Iran’s shaved head protests: Is political unrest growing under Rouhani?

The world powers’ negotiation with Iran over its alleged nuclear military work has overshadowed the country’s deteriorating human rights situation.

Shahnaz Karim Beigi, whose son was killed in the 2009 post-election in Iran, cut her hair in support of political detainees in Tehran’s Evin Prison, whom she describes as her ‘sons.’ (photo credit: Courtesy)
Shahnaz Karim Beigi, whose son was killed in the 2009 post-election in Iran, cut her hair in support of political detainees in Tehran’s Evin Prison, whom she describes as her ‘sons.’
(photo credit: Courtesy)
The world powers’ negotiation with Tehran over its nuclear military work has overshadowed the Islamic Republic’s deteriorating human rights situation and outbreaks of social protest. Just last week, Iranian men and women posted pictures on social media of themselves with shaved heads to promote solidarity with beaten political prisoners in Tehran’s notorious Evin Prison. Prison authorities conducted, according to Iranian diaspora and reform websites in the country, a massive assault on Evin’s Ward 350 – the section used to incarcerate political dissidents.
”More than 30 prisoners were injured and at least four inmates were taken to a hospital outside the jail because they were bleeding or sustained fractures,” according to the Iranian website Kaleme.
In response to the violence, Iranians launched a shaved head protest. “Activists both inside and outside the country are posting their photos on a Facebook page titled ‘With the Political Prisoners of Evin’s Section 350,’” Radio Free Europe/Radio Liberty reported on Wednesday.
Prompting the creative action was a photograph of human rights lawyer Abdolfatah Soltani that showed him last week with a shaved head. He was held in Ward 350 and reported to have been a victim of the assault.

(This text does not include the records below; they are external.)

[config.mk]
export PLATFORM = sky130hd
export DESIGN_NAME = proc_feeder_flat
export DESIGN_NICKNAME = d
export VERILOG_FILES = /design/src/rtl/proc_feeder_if.sv /design/src/rtl/proc_feeder.sv /design/src/flat_wrapper.sv
export SDC_FILE = /design/constraint.sdc
export NUM_CORES = 1
export LEC_CHECK = 0
export ABC_AREA = 1
export CORE_ASPECT_RATIO = 0.8
export CORE_UTILIZATION = 45
export DETAILED_ROUTE_END_ITERATION = 10
export MAX_ROUTING_LAYER = met4
export PLACE_DENSITY = 0.59
export SLEW_MARGIN = 10
export SYNTH_ARGS = -nofsm -noshare
export SYNTH_HDL_FRONTEND = slang
export SYNTH_SLANG_ARGS = --single-unit
[constraint.sdc]
create_clock -name Clock -period 5.1 [get_ports Clock]
set_clock_uncertainty 0.15 [all_clocks]
set_input_delay 1.02 -clock Clock [delete_from_list [all_inputs] [get_ports Clock]]
set_output_delay 1.02 -clock Clock [all_outputs]
set_load 0.01 [all_outputs]
[src/rtl/proc_feeder_if.sv]
// Host and proc-side signals of the proc_feeder instruction sequencer.
// The feeder uses the master modport; the host/proc side uses slave.
interface proc_feeder_if #(
    parameter int AW = 5
);
    logic          WrEn;
    logic [AW-1:0] WrAddr;
    logic [8:0]    WrData;
    logic [AW:0]   Length;
    logic          Start;
    logic          Done;
    logic [8:0]    DIN;
    logic          Run;
    logic          Busy;
    logic          Finished;
    logic          Error;
    logic [AW:0]   PC;

    modport master (
        input  WrEn, WrAddr, WrData, Length, Start, Done,
        output DIN, Run, Busy, Finished, Error, PC
    );

    modport slave (
        output WrEn, WrAddr, WrData, Length, Start, Done,
        input  DIN, Run, Busy, Finished, Error, PC
    );
endinterface

[src/rtl/proc_feeder.sv]
// proc_feeder: drives the proc Run/Done interface from a host-loaded
// program memory. Each instruction is issued with a one-cycle Run pulse.
// An mvi immediate is presented on DIN during the following WAIT cycle.
// The next instruction is issued only after proc returns Done. Illegal
// opcodes, a truncated mvi and a Done timeout raise a sticky Error.
module proc_feeder #(
    parameter int AW  = 5,
    parameter int TMO = 4
) (
    input logic            Clock,
    input logic            Resetn,
    proc_feeder_if.master  bus
);

    typedef enum logic [1:0] {
        ST_IDLE  = 2'd0,
        ST_ISSUE = 2'd1,
        ST_WAIT  = 2'd2
    } state_t;

    localparam int          WDW     = $clog2(TMO + 1);
    localparam logic [AW:0] PC_ZERO = {(AW+1){1'b0}};
    localparam logic [AW:0] PC_ONE  = {{AW{1'b0}}, 1'b1};
    localparam logic [WDW-1:0] WD_ZERO = {WDW{1'b0}};
    localparam logic [WDW-1:0] WD_ONE  = {{(WDW-1){1'b0}}, 1'b1};
    localparam logic [WDW-1:0] WD_LAST = WDW'(TMO - 1);

    // Opcode 1xx is never acknowledged by proc.
    function automatic logic op_is_illegal(input logic [8:0] w);
        return w[8];
    endfunction

    // mvi carries its immediate in the following word.
    function automatic logic op_is_mvi(input logic [8:0] w);
        return (w[8:6] == 3'b001);
    endfunction

    state_t         state_r, state_s;
    logic [AW:0]    pc_r, pc_s;
    logic [AW:0]    len_r, len_s;
    logic [WDW-1:0] wd_r, wd_s;
    logic           fin_r, fin_s;
    logic           err_r, err_s;
    logic           run_s;
    logic [8:0]     din_s;
    logic [8:0]     word_s;
    logic [AW:0]    pc_inc_s;
    logic           last_s;

    logic [8:0]     mem_r [2**AW];

    assign word_s   = mem_r[pc_r[AW-1:0]];
    assign pc_inc_s = pc_r + PC_ONE;
    assign last_s   = (pc_inc_s == len_r);

    // Program memory: host writes only while the sequencer is idle; no reset.
    always_ff @(posedge Clock) begin
        if (bus.WrEn && (state_r == ST_IDLE)) begin
            mem_r[bus.WrAddr] <= bus.WrData;
        end
    end

    // State, pointer, watchdog and registered status flags.
    always_ff @(posedge Clock or negedge Resetn) begin
        if (!Resetn) begin
            state_r <= ST_IDLE;
            pc_r    <= PC_ZERO;
            len_r   <= PC_ZERO;
            wd_r    <= WD_ZERO;
            fin_r   <= 1'b0;
            err_r   <= 1'b0;
        end else begin
            state_r <= state_s;
            pc_r    <= pc_s;
            len_r   <= len_s;
            wd_r    <= wd_s;
            fin_r   <= fin_s;
            err_r   <= err_s;
        end
    end

    // Next-state logic and the combinational Run/DIN drive.
    always_comb begin
        state_s = state_r;
        pc_s    = pc_r;
        len_s   = len_r;
        wd_s    = wd_r;
        fin_s   = 1'b0;
        err_s   = err_r;
        run_s   = 1'b0;
        din_s   = 9'd0;
        case (state_r)
            ST_IDLE: begin
                if (bus.Start) begin
                    len_s = bus.Length;
                    pc_s  = PC_ZERO;
                    err_s = 1'b0;
                    wd_s  = WD_ZERO;
                    if (bus.Length == PC_ZERO) begin
                        fin_s   = 1'b1;
                        state_s = ST_IDLE;
                    end else begin
                        state_s = ST_ISSUE;
                    end
                end else begin
                    state_s = ST_IDLE;
                end
            end
            ST_ISSUE: begin
                din_s = word_s;
                // A trailing mvi has no immediate word to follow it.
                if (op_is_illegal(word_s) || (op_is_mvi(word_s) && last_s)) begin
                    err_s   = 1'b1;
                    state_s = ST_IDLE;
                end else begin
                    run_s   = 1'b1;
                    wd_s    = WD_ZERO;
                    state_s = ST_WAIT;
                    if (op_is_mvi(word_s)) begin
                        pc_s = pc_inc_s;
                    end else begin
                        pc_s = pc_r;
                    end
                end
            end
            ST_WAIT: begin
                // For mvi the pointer already sits on the immediate.
                din_s = word_s;
                if (bus.Done) begin
                    pc_s = pc_inc_s;
                    wd_s = WD_ZERO;
                    if (last_s) begin
                        fin_s   = 1'b1;
                        state_s = ST_IDLE;
                    end else begin
                        state_s = ST_ISSUE;
                    end
                end else if (wd_r == WD_LAST) begin
                    err_s   = 1'b1;
                    wd_s    = WD_ZERO;
                    state_s = ST_IDLE;
                end else begin
                    wd_s = wd_r + WD_ONE;
                end
            end
            default: begin
                state_s = ST_IDLE;
            end
        endcase
    end

    assign bus.DIN      = din_s;
    assign bus.Run      = run_s;
    assign bus.Busy     = (state_r != ST_IDLE);
    assign bus.Finished = fin_r;
    assign bus.Error    = err_r;
    assign bus.PC       = pc_r;

endmodule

The protesters are using the Persian hashtag “sarfaraz,” or “proud,” to spread their campaign, noted Radio Free Europe/Radio Liberty.

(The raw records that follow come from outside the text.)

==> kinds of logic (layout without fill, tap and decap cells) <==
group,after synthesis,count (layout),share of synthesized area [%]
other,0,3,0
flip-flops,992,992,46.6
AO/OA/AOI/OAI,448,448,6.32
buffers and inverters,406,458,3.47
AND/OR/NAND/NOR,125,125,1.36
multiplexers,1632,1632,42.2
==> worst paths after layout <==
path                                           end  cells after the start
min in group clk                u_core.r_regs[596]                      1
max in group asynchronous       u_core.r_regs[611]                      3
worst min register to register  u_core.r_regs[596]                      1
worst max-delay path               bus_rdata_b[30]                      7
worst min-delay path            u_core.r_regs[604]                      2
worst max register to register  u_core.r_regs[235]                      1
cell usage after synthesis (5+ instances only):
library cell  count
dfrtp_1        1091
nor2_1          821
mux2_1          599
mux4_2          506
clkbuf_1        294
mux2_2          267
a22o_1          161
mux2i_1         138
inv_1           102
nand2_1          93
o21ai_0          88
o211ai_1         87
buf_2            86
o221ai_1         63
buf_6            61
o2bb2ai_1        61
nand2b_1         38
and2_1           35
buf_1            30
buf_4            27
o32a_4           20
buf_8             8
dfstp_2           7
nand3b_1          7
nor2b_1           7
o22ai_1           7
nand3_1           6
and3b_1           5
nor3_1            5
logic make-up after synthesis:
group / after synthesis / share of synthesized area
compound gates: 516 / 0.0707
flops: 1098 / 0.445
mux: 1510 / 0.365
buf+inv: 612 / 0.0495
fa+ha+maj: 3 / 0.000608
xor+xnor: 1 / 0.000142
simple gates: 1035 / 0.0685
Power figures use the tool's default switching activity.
<file path="config.mk">
export PLATFORM = sky130hd
export DESIGN_NAME = disp_fetch
export DESIGN_NICKNAME = d
export VERILOG_FILES = /design/src/rtl/disp_pkg.sv /design/src/rtl/disp_fetch.sv
export SDC_FILE = /design/constraint.sdc
export NUM_CORES = 1
export LEC_CHECK = 0
export ABC_AREA = 1
export CAP_MARGIN = 20
export CORE_MARGIN = 4
export CORE_UTILIZATION = 44
export DETAILED_ROUTE_END_ITERATION = 7
export PLACE_DENSITY = 0.79
export SYNTH_ARGS = -nofsm -noshare
export SYNTH_HDL_FRONTEND = slang
export SYNTH_SLANG_ARGS = --single-unit
</file>
<file path="constraint.sdc">
create_clock -name ACLK -period 2 [get_ports ACLK]
set_clock_uncertainty 0.15 [all_clocks]
set_input_delay 0.2 -clock ACLK [delete_from_list [all_inputs] [get_ports ACLK]]
set_output_delay 0.2 -clock ACLK [all_outputs]
set_load 0.005 [all_outputs]
</file>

The Wall Street Journal reported on Friday that a “rare public protest” took place with roughly 150 people in front of President Hassan Rouhani’s office.

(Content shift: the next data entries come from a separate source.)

==> src/rtl/spn_pkg.sv <==
`default_nettype none
// ============================================================================
// Module   : spn_pkg
// Brief    : Shared FSM encoding and width-generic rotate helper for the SPN core.
// Revision : 1.0 - initial release
// ============================================================================
package spn_pkg;

  // Rotation operands are carried at this fixed width; DATA_W must not exceed it.
  localparam int unsigned c_ROTL_MAX_W = 1024;

  typedef enum logic [1:0] {
    IDLE  = 2'd0,
    ROUND = 2'd1,
    DONE  = 2'd2
  } spn_state_t;

  // Rotate the low 'width' bits of val left by amt; val must be zero above width.
  function automatic logic [c_ROTL_MAX_W-1:0] rotl(
    input logic [c_ROTL_MAX_W-1:0] val,
    input int unsigned             width,
    input int unsigned             amt
  );
    logic [c_ROTL_MAX_W-1:0] mask;
    int unsigned             a;
    a    = amt % width;
    mask = {c_ROTL_MAX_W{1'b1}} >> (c_ROTL_MAX_W - width);
    return ((val << a) | (val >> (width - a))) & mask;
  endfunction

endpackage
`default_nettype wire

==> src/rtl/spn_cipher_core_monitor.sv <==
`default_nettype none
// ============================================================================
// Module   : rare_event_monitor
// Brief    : Flags coincidence of all rare lines; sticky alarm and saturating count.
// Revision : 1.0 - initial release
// ============================================================================
module rare_event_monitor #(
  parameter int unsigned N_RARE = 2,
  parameter int unsigned CNT_W  = 8
) (
  input  logic              clk,
  input  logic              rst,
  input  logic [N_RARE-1:0] rare_in,
  output logic              rare_hit,
  output logic              alarm,
  output logic [CNT_W-1:0]  alarm_count
);

  logic             w_hit;
  logic             r_alarm;
  logic [CNT_W-1:0] r_count;

  assign w_hit = &rare_in;

  always_ff @(posedge clk) begin
    if (rst) begin
      r_alarm <= 1'b0;
      r_count <= '0;
    end else if (w_hit) begin
      r_alarm <= 1'b1;
      if (r_count != {CNT_W{1'b1}})
        r_count <= r_count + CNT_W'(1);
    end
  end

  assign rare_hit    = w_hit;
  assign alarm       = r_alarm;
  assign alarm_count = r_count;

endmodule
`default_nettype wire

==> src/rtl/spn_cipher_core.sv <==
`default_nettype none
// ============================================================================
// Module   : spn_cipher_core
// Brief    : Iterative SPN cipher with valid/ready I/O and fail-safe rare-event abort.
// Revision : 1.0 - initial release
// ============================================================================
module spn_cipher_core
  import spn_pkg::*;
#(
  parameter int unsigned DATA_W    = 128,
  parameter int unsigned ROUNDS    = 10,
  parameter int unsigned STATE_ROT = 1,
  parameter int unsigned KEY_ROT   = 61,
  parameter int unsigned N_RARE    = 2,
  parameter int unsigned CNT_W     = 8
) (
  input  logic              clk,
  input  logic              rst,
  input  logic              in_valid,
  output logic              in_ready,
  input  logic [DATA_W-1:0] plaintext,
  input  logic [DATA_W-1:0] key,
  output logic              out_valid,
  input  logic              out_ready,
  output logic [DATA_W-1:0] ciphertext,
  output logic              out_err,
  output logic              busy,
  input  logic [N_RARE-1:0] rare_in,
  output logic              alarm,
  output logic [CNT_W-1:0]  alarm_count
);

  localparam logic [7:0] c_LAST_ROUND = 8'(ROUNDS);

  spn_state_t        r_fsm;
  logic [DATA_W-1:0] r_state;
  logic [DATA_W-1:0] r_rk;
  logic [DATA_W-1:0] r_ciphertext;
  logic [7:0]        r_round;
  logic              r_abort;
  logic              r_out_err;
  logic              r_in_ready;
  logic              r_out_valid;
  logic              r_busy;

  logic              w_rare_hit;
  logic              w_abort_next;
  logic [DATA_W-1:0] w_rk_next;
  logic [DATA_W-1:0] w_state_next;

  rare_event_monitor #(
    .N_RARE (N_RARE),
    .CNT_W  (CNT_W)
  ) u_monitor (
    .clk         (clk),
    .rst         (rst),
    .rare_in     (rare_in),
    .rare_hit    (w_rare_hit),
    .alarm       (alarm),
    .alarm_count (alarm_count)
  );

  assign w_rk_next    = DATA_W'(rotl(c_ROTL_MAX_W'(r_rk), DATA_W, KEY_ROT));
  assign w_state_next = DATA_W'(rotl(c_ROTL_MAX_W'(r_state), DATA_W, STATE_ROT)) ^ w_rk_next;
  assign w_abort_next = r_abort | w_rare_hit;

  always_ff @(posedge clk) begin
    if (rst) begin
      r_fsm        <= IDLE;
      r_state      <= '0;
      r_rk         <= '0;
      r_round      <= '0;
      r_abort      <= 1'b0;
      r_ciphertext <= '0;
      r_out_err    <= 1'b0;
      r_in_ready   <= 1'b1;
      r_out_valid  <= 1'b0;
      r_busy       <= 1'b0;
    end else begin
      case (r_fsm)
        IDLE: begin
          if (in_valid) begin
            r_state    <= plaintext ^ key;
            r_rk       <= key;
            r_round    <= 8'd1;
            r_abort    <= w_rare_hit;
            r_in_ready <= 1'b0;
            r_busy     <= 1'b1;
            r_fsm      <= ROUND;
          end
        end
        ROUND: begin
          r_rk    <= w_rk_next;
          r_state <= w_state_next;
          r_abort <= w_abort_next;
          if (r_round == c_LAST_ROUND) begin
            // Abort seen anywhere in the block, including this edge, suppresses the data.
            r_ciphertext <= w_abort_next ? '0 : w_state_next;
            r_out_err    <= w_abort_next;
            r_out_valid  <= 1'b1;
            r_busy       <= 1'b0;
            r_fsm        <= DONE;
          end else begin
            r_round <= r_round + 8'd1;
          end
        end
        DONE: begin
          if (out_ready) begin
            r_out_valid <= 1'b0;
            r_in_ready  <= 1'b1;
            r_fsm       <= IDLE;
          end
        end
        default: begin
          r_fsm <= IDLE;
        end
      endcase
    end
  end

  assign in_ready   = r_in_ready;
  assign out_valid  = r_out_valid;
  assign ciphertext = r_ciphertext;
  assign out_err    = r_out_err;
  assign busy       = r_busy;

endmodule
`default_nettype wire
==> config.mk <==
export PLATFORM = sky130hd
export DESIGN_NAME = spn_cipher_core
export DESIGN_NICKNAME = d
export VERILOG_FILES = /design/src/rtl/spn_pkg.sv /design/src/rtl/spn_cipher_core_monitor.sv /design/src/rtl/spn_cipher_core.sv
export SDC_FILE = /design/constraint.sdc
export NUM_CORES = 1
export LEC_CHECK = 0
export CELL_PAD_IN_SITES_DETAIL_PLACEMENT = 2
export CELL_PAD_IN_SITES_GLOBAL_PLACEMENT = 2
export CORE_ASPECT_RATIO = 1.2
export CORE_UTILIZATION = 30
export DETAILED_ROUTE_END_ITERATION = 8
export GPL_TIMING_DRIVEN = 0
export PLACE_DENSITY = 0.79
export REMOVE_ABC_BUFFERS = 1
export SLEW_MARGIN = 5
export SYNTH_ARGS = -nofsm -noshare
export SYNTH_HDL_FRONTEND = slang
export SYNTH_SLANG_ARGS = --single-unit
==> constraint.sdc <==
create_clock -name clk -period 2 [get_ports clk]
set_input_delay 0.2 -clock clk [delete_from_list [all_inputs] [get_ports clk]]
set_output_delay 0.2 -clock clk [all_outputs]
set_load 0.02 [all_outputs]
# Word level (Yosys, flattened, before mapping)
# Index checks and enable logic that the tools add are counted.
# W data, S select, Z words.
# totals
register_bits,408
input_bits,262
output_inout_bits,141
# classes
add_sub_neg,2
n_eq_ne,8
n_mux,23
bitwise,5
n_reduce_logical,13
# ops
operator,count
$pmux W128 S2,2
$mux W128,3
$xor A128 B128 Y128,2
$or A128 B1 Y128,1
$or A128 B61 Y128,1
$reduce_and A3 Y1,6
$add A8 B1 Y8 const B,2
$mux W8,2
$pmux W8 S2,1
$eq A8 B4 Y1 const B,1
$ne A2 B2 Y1 const B,4
$ne A8 B8 Y1 const B,1
$pmux W1 S2,4
$mux W1,7
$mux W2,3
$pmux W2 S3,1
$reduce_and A2 Y1,3
$reduce_bool A2 Y1,3
$eq A2 B1 Y1 const B,1
$eq A2 B2 Y1 const B,1
$logic_not A2 Y1,1
$or A1 B1 Y1,1

# Longest topological paths before layout
# logic_depth
ltp_word,3
depth_mapped,7
ltp_nobuf,5

# Modules after synthesis
# From an unflattened synthesis, not the netlist that was laid out.
# unflattened
hier_cells,2166
area_unflattened_um2,17934.7
# by_module_without_submodules
module,instances,cells_per_inst,area_per_inst_um2,seq_area_each_um2
spn_cipher_core,1,2118,17510.5,7987.7
rare_event_monitor,1,48,424.2,180.2

# Worst setup path after synthesis
# No wires, ideal clock.
# synth_path
path_type,register -> register
from,register r_round[1]
to,register r_ciphertext[100] (netlist: ciphertext[100])
arrival_ns,1.514
required_ns,1.881
setup_slack_ns,0.367
path_stages_with_launch,7
path_buffers,2
synth_period_minus_slack_ns,1.633
cell_sequence,dfxtp_1 -> ha_1 -> nor4b_4 -> a31oi_1 -> clkbuf_1 -> buf_2 -> o2bb2ai_1
# synth_via
elab_chain_cells,2
# synth_lines
item,line_no,text
from (decl),spn_cipher_core.sv:39,logic [7:0] r_round;
from (signal assigned),spn_cipher_core.sv:104,r_round <= r_round + 8'd1;
$eq A8 B4 Y1,spn_cipher_core.sv:96,if (r_round == c_LAST_ROUND) begin
$reduce_and A2 Y1 (no line),--,
to (signal assigned),spn_cipher_core.sv:98,r_ciphertext <= w_abort_next ? '0 : w_state_next;
to (decl),spn_cipher_core.sv:38,logic [DATA_W-1:0] r_ciphertext;
# Every way passes these cells.
# A chain may end at the register's enable or synchronous reset.

# Final worst setup path
# layout_path
from,register r_round[0]
to,register r_ciphertext[32] (netlist: ciphertext[32])
# Same word-level chain as after synthesis.

==> impl_metrics.tcl <==
set metrics [dict create \
    die_area_mm2 0.06215 \
    die_h_um 272.9 \
    hold_ws_ns 0.09939 \
    status "finished, violations left" \
    cp_slowest_cell "dfxtp_4" \
    cp_common_cell "buf_12" \
    place_area_mm2 0.02345 \
    grt_pass1_wl_um 121200 \
    post_drt_wl_per_cell_um 25.00 \
    ctsHoldBuffers 0 \
    synthCells 2066 \
    final_nets 2688 \
    die_w_um 227.7 \
    drt-initial-drc-count 818 \
    hold_violations 0 \
    min_path_cells 2 \
    fillers 6336 \
    gp_routability_congestion 0.8005 \
    pwr-share-comb 0.176 \
    cts_root_buf "clkbuf_16" \
    p_int_mw 15.68 \
    yosysSeqAreaShare 0.4452 \
    antenna_found_initial 11 \
    end_kind "flip-flop" \
    slew_viol_final 0 \
    grt_use_total 0.2490 \
    switchingPower_mw 6.285 \
    synthFlopType "dfxtp_1" \
    maxSlewHeadroom 0.4679 \
    crit_required_ns 2.52 \
    crit_path_max_fanout 15 \
    ys_ff_latch 408 \
    clkTransAtPathRegs_ns 0.07 \
    clock_path_buffers 3 \
    fin_crit_sh 1.006 \
    p_seq_frac 0.420 \
    antenna_left 0 \
    drtPass1Iterations 5 \
    finClkSkew_ns 0.02173 \
    setup_slack_ns -0.01273 \
    critPathKind "flip-flop to flip-flop" \
    final_cell_area_mm2 0.02587 \
    violations "setup timing" \
    ios 403 \
    reg2reg_slack_ns -0.01 \
    power.density_mw_per_mm2 849.1 \
    numCtsBuffers 48 \
    post-route-util 0.4315 \
    grt_use_met2 0.4638 \
    reg2regPathDepth 10 \
    path_cells "inv_4 -> ha_2 -> nor4b_4 -> buf_4 -> nand4_1 -> buf_6 -> buf_16 -> buf_12 -> buf_12 -> o2bb2ai_2" \
    cts_tree "yes" \
    max_freq_mhz 496.8 \
    area_delta_synth_final_pct 41.02 \
    grt_pass1_vias 19779 \
    rsz0062_at_grt "yes" \
    peakVddDrop_v 0.0005403 \
    max_stage_delay_ns 0.36 \
    setup_viol 1 \
    regArea_mm2 0.008183 \
    clk_latency_ns 0.59 \
    vias_per_cell 5.444 \
    multi_input_area_mm2 0.009548 \
    start_util 0.3060 \
    period_minus_slack_ns 2.013 \
    row_count 98 \
    cp-start-kind "flip-flop" \
    hp-start "rst" \
    hp-class "input port to flip-flop" \
    overflow 0 \
    dp_hpwl_um 50700 \
    drive_gt1_frac 0.1139 \
    whs_endpoint "r_rk[93]" \
    async_flop_share 0 \
    rr_startpoint "r_round[0]" \
    routed_wl_um 81570 \
    h-tree-depth 2 \
    syn_avg_cell_area_um2 8.880 \
    grt.busiest_layer "met2" \
    yosysUniqueCellTypes 46 \
    netlist_area_mm2 0.01835 \
    coreArea_mm2 0.05996 \
    pwr-share-clk 0.404 \
    r2r-end "ciphertext[32]" \
    cp.arrival_ns 2.53 \
    vias 17765 \
    swShare 0.2861 \
    grt.met3_usage 0.04466 \
    worstSetupStartpoint "r_round[0]" \
    drc 0 \
    yosys_warnings 0 \
    grt_use_met1 0.2857 \
    grt_max_degree 110 \
    numPortBuffers 402 \
    tightest_slew_ns 0.7982 \
    clock_sink_count 408 \
    leakage_nw 9.712 \
    maxCapViolCount 0 \
    synth_edf_count 0 \
]
==> cells in the mapped netlist (all sizes together) (6+ instances only) <==
master / n / area [um^2]
buf: 96 / 540.5
a31oi: 7 / 43.79
nor2: 172 / 645.6
a311oi: 129 / 1130
o2bb2ai: 128 / 1121
clkbuf: 83 / 311.6
nand3: 9 / 45.04
xor2: 38 / 332.8
a31o: 90 / 788.3
nor3: 41 / 205.2
a211oi: 6 / 45.04
xnor2: 218 / 1909
a2111oi: 38 / 332.8
and3: 91 / 569.3
a21oi: 11 / 55.05
nand2: 448 / 1682
dfxtp: 408 / 8168
==> routing by layer <==
layer | routed length (um) | vias up
met2 | 42270 | 450
li1 | - | 8038
met1 | 33390 | 9135
met5 | 81 | -
met4 | 2180 | 14
met3 | 3650 | 128
==> timing repair <==
item,CTS,global route
pin swaps,6,1
setup endpoints to repair,362,88
cloned,12,6
resized for setup,23,36
setup buffers,15,15
==> final cells by class <==
class	instances	area share
Multi-Input combinational cell	1479	0.3691
Sequential cell	408	0.3163
Timing Repair Buffer	481	0.2147
Clock buffer	71	0.05484
Tap cell	800	0.03869
Clock inverter	15	0.005078
Inverter	5	0.0009189
Antenna cell	4	0.0003869
==> cell families after synthesis <==
logic type	share of synthesized area
simple gates	0.1811
xor+xnor	0.1222
flops	0.4452
mux	0.001773
compound gates	0.2002
fa+ha+maj	0.002046
buf+inv	0.04747
==> how the worst max path moves through the flow <==
stage | endpoint | cells after the start
final | ciphertext[32] | 10
after global routing | r_state[84] | 7
after CTS | r_state[107] | 6
after detailed placement | r_state[105] | 6
after global placement | ciphertext[39] | 3
after floorplan | ciphertext[126] | 3
==> cell usage in the layout (no fill, tap or decap), types with 4 or more instances in the layout <==
master / n
nand2_1: 448
dfxtp_1: 404
clkdlybuf4s50_1: 401
xnor2_1: 218
nor2_1: 171
a311oi_1: 129
o2bb2ai_1: 118
and3_1: 91
a31o_2: 90
clkbuf_16: 55
nor3_1: 41
xor2_1: 38
a2111oi_0: 26
buf_4: 23
buf_16: 21
buf_12: 20
clkinv_2: 12
a21oi_1: 11
clkbuf_1: 11
clkbuf_8: 11
nand3_1: 9
a2111oi_1: 9
o2bb2ai_2: 8
a211oi_1: 6
a31oi_1: 6
bufbuf_16: 6
nand4_1: 5
or4_1: 5
diode_2: 4
buf_6: 4
dfxtp_4: 4
==> power by group through the flow <==
stage	logic [mW]	registers, mW	clock network, mW
after global placement	3.69	9.36	0
after detailed placement	3.52	9.39	0
after CTS	3.77	9.22	9.03
after global routing	4.16	9.27	9.38
final	3.87	9.23	8.87
after floorplan	2.14	9.19	0
==> metrics by stage <==
step           std cells  setup WS, ns  power, mW  TNS (ns)
6_report            3263      -0.01273      21.97  -0.01273
5_1_grt             3263      -0.09483      22.80   -0.8693
4_1_cts             3240      0.008236      22.03         0
3_5_place_dp        3130       -0.9111      12.91   -190.14
3_3_place_gp        3089        -74.21      13.05         -
2_1_floorplan       1887        -24.50      11.33  -5480.96
==> critical path, delay by kind of cell, from the launching register on <==
family | cells | cell delay [ns]
AND/OR/NAND/NOR | 2 | 0.30
adder cells (fa/ha/maj) | 1 | 0.18
flip-flops | 1 | 0.36
AO/OA/AOI/OAI | 1 | 0.17
buffers and inverters | 6 | 0.90
==> flip-flops by register name (all words and copies together) (netlist names) <==
| name | flops |
|---|---|
| r_abort | 1 |
| r_state | 128 |
| out_valid | 1 |
| r_fsm | 2 |
| r_rk | 128 |
| ciphertext | 128 |
| out_err | 1 |
| u_monitor.alarm_count | 8 |
| u_monitor.alarm | 1 |
| busy | 1 |
| in_ready | 1 |
| r_round | 8 |
No activity file was read; power rests on OpenSTA's default activity.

“Why are you sitting and doing nothing?” the demonstrators demanded to know.
The prison brutality appears to be a great source of embarrassment to Iran’s regime. Gholam Hossein Esmaili, who oversaw the country’s prison network and flatly rejected the brutality allegations, was promoted on Wednesday to run Tehran Province’s courts. Iran said his promotion was long planned. It is yet another bizarre manifestation of a legal and prison system that promotes an official engulfed in a human rights scandal. Iran’s opaque legal system has faced longstanding criticism, to put it mildly, for its woefully inadequate due process guarantees.
Exposes of Iran’s human rights violations remain an Achilles’ heel for Rouhani. After all, he promised greater openness and his regime reacts in a hypersensitive way to criticism. Take the example of the European Parliament’s resolution in late March urging Iran’s leaders to improve its human rights situation
The resolution noted that “the situation of women in Iran remains marred by unacceptable discrimination, in particular on legal matters, as well as with regard to family law and women’s participation in economic and political life.”
And in the atypically blunt resolution, the EU parliament expressed “alarm with regard to the high number of executions in 2013 and 2014, including of minors; notes that most of the 2013 executions were carried out during the last five months of the year; condemns the restrictions on freedom of information, freedom of association, freedom of expression, freedom of assembly, freedom of religion, academic freedom, freedom of education and freedom of movement, as well as the repression and discrimination on the basis of religion, belief, ethnicity, gender or sexual orientation that persist, inter alia, against the Baha’i community, Christians, apostates and converts.”
Predictably, Tehran rejected the legitimacy of the EU’s criticism as interference in its internal affairs. The head of Iran’s Basij militia force, Brig.-Gen. Mohammad Reza Naqdi, said, “The European Union is a good example of the Koran verse that says they’re worse than quadrupeds,” and added, “Homosexuals [in Europe] have intercourse like animals. They have a surge in drug production, which they sell to their young people at a cheap price. Then in their resolution they say: ‘You don’t have the right to execute drug dealers, and release the homosexuals.’”
In this complex stew of protests against prison brutality and rejection of universal human rights, the regime last week abolished subsidies for petroleum. When Iran last slashed subsidies in 2007, there were demonstrations against the price increases.
With 25 percent of the Islamic Republic’s population unemployed or underemployed, the ingredients are present for mushrooming social unrest.
Taken together, the lack of legal venues for Iranians to address their injustices and the fragile economy might, just might, create a mass movement that mirrors the 2009 Green Revolution calling for greater democracy.
Benjamin Weinthal reports on European affairs for The Jerusalem Post and is a fellow at the Foundation for Defense of Democracies.